> Assignment
Where the listing below reaches the line containing "Congestion: 0.760 (+7.0%)", start writing out lines exactly, and stop once the line containing "pwrup_sel_i | 3 |" has been written.
________________________________________
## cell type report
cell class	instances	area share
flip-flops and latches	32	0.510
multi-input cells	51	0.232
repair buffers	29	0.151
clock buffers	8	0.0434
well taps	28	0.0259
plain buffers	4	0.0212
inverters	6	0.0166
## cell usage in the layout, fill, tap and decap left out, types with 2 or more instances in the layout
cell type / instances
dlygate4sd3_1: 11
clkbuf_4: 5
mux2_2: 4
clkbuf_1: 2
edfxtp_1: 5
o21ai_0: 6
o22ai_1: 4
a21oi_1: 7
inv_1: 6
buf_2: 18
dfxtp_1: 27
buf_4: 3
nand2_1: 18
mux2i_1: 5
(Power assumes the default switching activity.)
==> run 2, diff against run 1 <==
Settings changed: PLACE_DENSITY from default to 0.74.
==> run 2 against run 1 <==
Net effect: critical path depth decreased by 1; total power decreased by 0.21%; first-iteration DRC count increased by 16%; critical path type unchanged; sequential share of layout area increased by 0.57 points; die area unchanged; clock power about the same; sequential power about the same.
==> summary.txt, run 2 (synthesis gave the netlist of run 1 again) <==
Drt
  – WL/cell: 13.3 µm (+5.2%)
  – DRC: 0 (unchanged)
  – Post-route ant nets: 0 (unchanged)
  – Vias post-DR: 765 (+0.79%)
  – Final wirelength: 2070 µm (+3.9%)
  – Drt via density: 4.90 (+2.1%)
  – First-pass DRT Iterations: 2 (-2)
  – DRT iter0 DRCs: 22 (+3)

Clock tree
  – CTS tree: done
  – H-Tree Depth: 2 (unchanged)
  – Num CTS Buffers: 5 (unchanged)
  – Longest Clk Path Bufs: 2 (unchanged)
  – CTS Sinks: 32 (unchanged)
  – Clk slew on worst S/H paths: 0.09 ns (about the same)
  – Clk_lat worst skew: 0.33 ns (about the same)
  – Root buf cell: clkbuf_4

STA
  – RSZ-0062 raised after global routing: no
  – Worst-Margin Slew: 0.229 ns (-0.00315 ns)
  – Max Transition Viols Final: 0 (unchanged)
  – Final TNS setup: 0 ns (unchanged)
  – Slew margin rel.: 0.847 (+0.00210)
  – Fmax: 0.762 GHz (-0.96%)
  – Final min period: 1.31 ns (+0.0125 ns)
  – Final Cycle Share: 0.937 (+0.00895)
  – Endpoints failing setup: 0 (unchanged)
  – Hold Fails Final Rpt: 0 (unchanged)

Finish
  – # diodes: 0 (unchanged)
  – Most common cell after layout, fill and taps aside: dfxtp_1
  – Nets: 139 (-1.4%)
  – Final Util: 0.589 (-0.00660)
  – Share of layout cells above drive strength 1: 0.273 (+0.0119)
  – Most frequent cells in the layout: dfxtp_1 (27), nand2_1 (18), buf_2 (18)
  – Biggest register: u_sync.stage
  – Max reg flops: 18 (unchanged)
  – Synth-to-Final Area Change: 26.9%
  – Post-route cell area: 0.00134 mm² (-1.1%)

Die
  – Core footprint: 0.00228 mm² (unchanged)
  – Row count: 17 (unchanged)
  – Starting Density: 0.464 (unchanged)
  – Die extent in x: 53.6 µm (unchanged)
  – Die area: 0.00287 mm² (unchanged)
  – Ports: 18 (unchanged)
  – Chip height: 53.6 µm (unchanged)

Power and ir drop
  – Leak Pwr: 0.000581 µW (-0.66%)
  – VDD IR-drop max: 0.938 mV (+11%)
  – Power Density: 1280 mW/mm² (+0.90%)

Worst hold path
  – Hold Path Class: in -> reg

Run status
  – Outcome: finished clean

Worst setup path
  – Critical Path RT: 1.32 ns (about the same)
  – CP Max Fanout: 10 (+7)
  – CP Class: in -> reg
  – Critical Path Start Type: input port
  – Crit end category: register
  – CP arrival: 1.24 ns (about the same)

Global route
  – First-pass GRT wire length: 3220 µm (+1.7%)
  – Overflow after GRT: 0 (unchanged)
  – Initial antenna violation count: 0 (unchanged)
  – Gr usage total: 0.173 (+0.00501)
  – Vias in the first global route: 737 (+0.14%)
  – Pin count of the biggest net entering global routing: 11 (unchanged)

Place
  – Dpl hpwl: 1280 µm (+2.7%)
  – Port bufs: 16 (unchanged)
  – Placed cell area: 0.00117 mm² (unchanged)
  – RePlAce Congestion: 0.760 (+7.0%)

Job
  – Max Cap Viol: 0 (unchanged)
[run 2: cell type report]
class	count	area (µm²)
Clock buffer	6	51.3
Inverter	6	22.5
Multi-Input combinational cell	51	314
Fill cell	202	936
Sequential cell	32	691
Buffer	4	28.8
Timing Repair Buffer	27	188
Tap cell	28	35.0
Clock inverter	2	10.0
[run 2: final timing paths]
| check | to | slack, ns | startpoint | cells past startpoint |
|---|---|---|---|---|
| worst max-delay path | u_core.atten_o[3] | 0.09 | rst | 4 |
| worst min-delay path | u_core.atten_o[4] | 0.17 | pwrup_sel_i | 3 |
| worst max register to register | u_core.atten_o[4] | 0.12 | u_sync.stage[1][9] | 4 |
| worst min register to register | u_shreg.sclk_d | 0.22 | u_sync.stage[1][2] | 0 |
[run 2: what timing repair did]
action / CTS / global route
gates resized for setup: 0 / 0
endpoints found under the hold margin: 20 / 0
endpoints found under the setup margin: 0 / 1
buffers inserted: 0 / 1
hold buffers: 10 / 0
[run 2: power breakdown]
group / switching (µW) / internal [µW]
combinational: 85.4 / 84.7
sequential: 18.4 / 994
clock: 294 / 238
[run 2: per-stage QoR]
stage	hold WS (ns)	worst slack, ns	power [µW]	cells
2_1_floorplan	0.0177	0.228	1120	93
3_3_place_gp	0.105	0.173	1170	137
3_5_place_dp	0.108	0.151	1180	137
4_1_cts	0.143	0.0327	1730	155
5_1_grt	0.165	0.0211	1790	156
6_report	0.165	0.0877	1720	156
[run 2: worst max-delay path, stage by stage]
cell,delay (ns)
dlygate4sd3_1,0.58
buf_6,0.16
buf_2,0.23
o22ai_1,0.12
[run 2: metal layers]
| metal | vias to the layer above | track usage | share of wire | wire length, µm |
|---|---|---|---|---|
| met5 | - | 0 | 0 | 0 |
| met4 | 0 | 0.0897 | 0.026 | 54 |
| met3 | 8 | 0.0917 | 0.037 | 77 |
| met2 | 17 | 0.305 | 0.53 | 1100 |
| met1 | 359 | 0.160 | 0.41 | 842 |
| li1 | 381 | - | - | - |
________________________________________
> Solved exercise
  – RePlAce Congestion: 0.760 (+7.0%)

Job
  – Max Cap Viol: 0 (unchanged)
[run 2: cell type report]
class	count	area (µm²)
Clock buffer	6	51.3
Inverter	6	22.5
Multi-Input combinational cell	51	314
Fill cell	202	936
Sequential cell	32	691
Buffer	4	28.8
Timing Repair Buffer	27	188
Tap cell	28	35.0
Clock inverter	2	10.0
[run 2: final timing paths]
| check | to | slack, ns | startpoint | cells past startpoint |
|---|---|---|---|---|
| worst max-delay path | u_core.atten_o[3] | 0.09 | rst | 4 |
| worst min-delay path | u_core.atten_o[4] | 0.17 | pwrup_sel_i | 3 |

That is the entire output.